--- Exercise input Enclosed Below ---

Background: an optimization exercise with open tools, aiming at small area, a short achievable clock period and few clock cycles. Do not read the settings as production practice. No functional check of the RTL was part of this run. Power is estimated from default activity; no workload was simulated.

[constraint.sdc]
create_clock -name core_clock -period 8.0 [get_ports {clk}]
set_input_delay 1.6000 -clock core_clock [delete_from_list [all_inputs] [get_ports {clk}]]
set_output_delay 1.6000 -clock core_clock [all_outputs]
set_load 0.01 [all_outputs]
[design.v]
module pdk_engine (
    input  wire        clk,
    input  wire        rst,
    output wire [9:0]  imem_addr,
    input  wire [15:0] imem_rdata,
    output reg         io_we,
    output reg  [3:0]  io_waddr,
    output wire [7:0]  io_wdata,
    output reg         halted,
    output reg  [2:0]  fault_code,
    output reg         fault_write,
    output wire [15:0] fault_info,
    output wire [15:0] pc_o,
    output wire [15:0] acc_o,
    output wire [7:0]  sp_o,
    output wire [7:0]  flags_o,
    output wire [31:0] cycles_o
);
    localparam F_INSN  = 3'd1;
    localparam F_DATA  = 3'd2;
    localparam F_IO    = 3'd3;
    localparam F_OPC   = 3'd5;
    localparam F_STACK = 3'd6;
    reg [15:0]  pc;       
    reg [15:0]  ir;       
    reg [15:0]  finfo;    
    reg         irv;      
    reg         irk;      
    reg         uop2;     
    reg [9:0]   fa;       
    reg         rv;       
    reg [15:0]  acc;
    reg [31:0]  ticks;
    reg [7:0]   spm1;     
    reg [5:0]   ra;       
    reg [5:0]   wa;       
    reg         rst_q;    
    reg [511:0] dm;       
    reg [127:0] io;       
    reg d_ill, d_dbad, d_iobad, d_sfault, d_we;
    reg [15:0] pc_q, acc_q;
    reg [7:0]  sp_q, flags_q;
    reg sp_push_bad, sp_pop_bad, sp_call_bad, sp_ret_bad;
    wire [7:0] sp    = io[23:16];
    wire [7:0] flags = io[7:0];
    assign imem_addr  = fa;
    assign pc_o       = pc_q;
    assign acc_o      = acc_q;
    assign sp_o       = sp_q;
    assign flags_o    = flags_q;
    assign cycles_o   = ticks;
    assign fault_info = finfo;
    assign io_wdata   = acc_q[7:0];
    wire [15:0] w    = imem_rdata;
    wire [3:0]  wop  = w[15:12];
    wire        whi0 = (w[11:8] == 4'd0);
    wire        wlo0 = (w[7:0] == 8'd0);
    wire        w_sta = (wop == 4'h2);
    wire        w_lda = (wop == 4'h3);
    wire        w_legal = (wop <= 4'h5) && whi0 && (wop != 4'h0 || wlo0) ||
                          (wop == 4'h8) || (wop == 4'h9) ||
                          (wop >= 4'h6 && wop <= 4'hC) && whi0 && wlo0;
    wire        w_dbad  = (wop == 4'h2 || wop == 4'h3) && whi0 && (w[7:6] != 2'd0);
    wire        w_iobad = (wop == 4'h4 || wop == 4'h5) && whi0 && (w[7:4] != 4'd0);
    wire [3:0] op = ir[15:12];
    wire [7:0] a  = ir[7:0];
    wire is_ldi  = (op == 4'h1);
    wire is_sta  = (op == 4'h2);
    wire is_lda  = (op == 4'h3);
    wire is_out  = (op == 4'h4);
    wire is_in   = (op == 4'h5);
    wire is_push = (op == 4'h6);
    wire is_pop  = (op == 4'h7);
    wire is_jmp  = (op == 4'h8);
    wire is_call = (op == 4'h9);
    wire is_ret  = (op == 4'hA);
    wire is_dec  = (op == 4'hB);
    wire is_skz  = (op == 4'hC);
    wire f_insn  = (pc[15:10] != 6'd0);
    wire f_stack = (is_push && sp_push_bad) || (is_pop && sp_pop_bad) ||
                   (is_call && sp_call_bad) || (is_ret && sp_ret_bad);
    wire fault   = f_insn | d_sfault | f_stack;
    wire ex    = irv && !halted;
    wire exk   = ex && irk;                   
    wire ex2   = ex && !irk && uop2;          
    wire ex1   = ex && !irk && !uop2;         
    wire go1   = ex1 && !fault;               
    wire accz  = (acc == 16'd0);
    wire skip  = ex1 && is_skz && accz;
    wire [15:0] next  = pc + 16'd1;
    wire [7:0]  dm_rdata = dm[8*ra +: 8];
    wire        dm_we    = ex1 && d_we || ex2 && is_call;
    wire [5:0]  dm_waddr = wa;
    wire [7:0]  dm_wdata = is_call ? (uop2 ? next[15:8] : next[7:0]) : acc[7:0];
    wire [7:0]  dm_wd    = rst_q ? 8'd0 : dm_wdata;
    wire [7:0]  io_rdata = io[8*a[3:0] +: 8];
    wire        io_wr    = go1 && is_out;
    wire        sp_wr    = io_wr && a[3:0] == 4'd2;
    wire        sp_inc   = go1 && (is_push || is_call) || ex2 && is_call;
    wire        sp_dec   = go1 && (is_pop || is_ret) || ex2 && is_ret;
    wire        sp_wr_x  = ex1 && is_out && a[3:0] == 4'd2;
    wire        sp_inc_x = ex1 && (is_push || is_call) || ex2 && is_call;
    wire        sp_dec_x = ex1 && (is_pop || is_ret) || ex2 && is_ret;
    wire done  = exk || ex1 && !(is_jmp || is_call || is_ret) || ex2 && !is_ret;
    wire load  = !halted && (!irv || done);
    wire redir = load && rv && !skip && (wop == 4'h8 || wop == 4'h9);
    genvar g;
    generate
        for (g = 0; g < 64; g = g + 1) begin : g_dm
            always @(posedge clk)
                if (rst_q || (dm_we && dm_waddr == g))
                    dm[8*g +: 8] <= dm_wd;
        end
        for (g = 0; g < 16; g = g + 1) begin : g_io
            if (g == 2) begin : g_sp
                always @(posedge clk)
                    if (rst_q)
                        io[8*g +: 8] <= 8'd0;
                    else if (sp_wr)
                        io[8*g +: 8] <= acc[7:0];
                    else if (sp_inc)
                        io[8*g +: 8] <= sp + 8'd1;
                    else if (sp_dec)
                        io[8*g +: 8] <= spm1;
            end else begin : g_b
                always @(posedge clk)
                    if (rst_q || (io_wr && a[3:0] == g))
                        io[8*g +: 8] <= rst_q ? 8'd0 : acc[7:0];
            end
        end
    endgenerate
    always @(posedge clk) begin
        rst_q    <= rst;
        io_waddr <= a[3:0];
        pc_q     <= pc;
        acc_q    <= acc;
        sp_q     <= sp;
        flags_q  <= flags;
        if (rst) begin
            pc          <= 16'd0;
            irv         <= 1'b0;
            irk         <= 1'b0;
            uop2        <= 1'b0;
            fa          <= 10'd0;
            rv          <= 1'b0;
            acc         <= 16'd0;
            ticks       <= 32'd0;
            spm1        <= 8'hFF;
            ra          <= 6'h3F;
            wa          <= 6'h00;
            sp_push_bad <= 1'b0;
            sp_pop_bad  <= 1'b1;
            sp_call_bad <= 1'b0;
            sp_ret_bad  <= 1'b1;
            halted      <= 1'b0;
            io_we       <= 1'b0;
            fault_code  <= 3'd0;
            fault_write <= 1'b0;
        end else begin
            io_we <= io_wr;
            if (ex)
                ticks <= ticks + 32'd1;
            if (ex1 && fault) begin
                halted      <= 1'b1;
                fault_code  <= f_insn   ? F_INSN :
                               d_ill    ? F_OPC :
                               d_dbad   ? F_DATA :
                               d_iobad  ? F_IO : F_STACK;
                fault_write <= !f_insn && d_dbad && is_sta;
            end
            if (load ? w_lda : is_lda)
                ra <= load ? w[5:0] : a[5:0];
            else if (sp_wr_x)
                ra <= acc[5:0] - 6'd1;
            else if (sp_inc_x)
                ra <= sp[5:0];
            else if (sp_dec_x)
                ra <= spm1[5:0] - 6'd1;
            else
                ra <= spm1[5:0];
            if (load ? w_sta : is_sta)
                wa <= load ? w[5:0] : a[5:0];
            else if (sp_wr_x)
                wa <= acc[5:0];
            else if (sp_inc_x)
                wa <= sp[5:0] + 6'd1;
            else if (sp_dec_x)
                wa <= spm1[5:0];
            else
                wa <= sp[5:0];
            if (sp_wr_x) begin
                spm1        <= acc[7:0] - 8'd1;
                sp_push_bad <= acc[7:0] >= 8'd63;
                sp_pop_bad  <= acc[7:0] == 8'd0 || acc[7:0] >= 8'd65;
                sp_call_bad <= acc[7:0] >= 8'd62;
                sp_ret_bad  <= acc[7:0] < 8'd2 || acc[7:0] >= 8'd65;
            end else if (sp_inc_x) begin
                spm1        <= sp;
                sp_push_bad <= sp >= 8'd62;
                sp_pop_bad  <= sp >= 8'd64;
                sp_call_bad <= sp >= 8'd61;
                sp_ret_bad  <= sp == 8'd0 || sp >= 8'd64;
            end else if (sp_dec_x) begin
                spm1        <= spm1 - 8'd1;
                sp_push_bad <= spm1 >= 8'd63;
                sp_pop_bad  <= spm1 == 8'd0 || spm1 >= 8'd65;
                sp_call_bad <= spm1 >= 8'd62;
                sp_ret_bad  <= spm1 < 8'd2 || spm1 >= 8'd65;
            end
            if (exk || go1 && !(is_jmp || is_call || is_ret))
                pc <= next;
            else if (go1 && is_ret)
                pc[15:8] <= dm_rdata;
            else if (ex2 && is_ret)
                pc[7:0] <= dm_rdata;
            else if (ex2)
                pc <= {4'd0, ir[11:0]};
            if (go1) begin
                if (is_ldi)
                    acc <= {8'd0, a};
                if (is_lda || is_pop)
                    acc <= {8'd0, dm_rdata};
                if (is_in)
                    acc <= {8'd0, io_rdata};
                if (is_dec)
                    acc <= acc - 16'd1;
            end
            if (ex1 && (is_jmp || is_call || is_ret))
                uop2 <= 1'b1;
            else if (ex2)
                uop2 <= 1'b0;
            if (load) begin
                irv <= rv;
                irk <= skip;
            end else if (ex2 && is_ret) begin
                irv <= 1'b0;
            end
            if (ex2 && is_ret) begin
                fa <= {pc[9:8], dm_rdata};
                rv <= 1'b0;
            end else if (redir) begin
                fa <= w[9:0];
                rv <= 1'b0;
            end else begin
                fa <= fa + 10'd1;
                rv <= 1'b1;
            end
        end
    end
    always @(posedge clk) begin
        if (!rst && ex1 && fault)
            finfo <= f_insn  ? pc :
                     d_ill   ? ir :
                     d_dbad || d_iobad ? {8'd0, a} : {8'd0, sp};
        if (!rst && load) begin
            ir       <= w;
            d_we     <= (wop == 4'h2) || (wop == 4'h6) || (wop == 4'h9);
            d_ill    <= !w_legal;
            d_dbad   <= w_dbad;
            d_iobad  <= w_iobad;
            d_sfault <= !w_legal || w_dbad || w_iobad;
        end
    end
endmodule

--- End of Enclosed Exercise input ---

(About this exercise) Based on the entries above, give the number of lines with the string "done" and no further text.

(Result) 2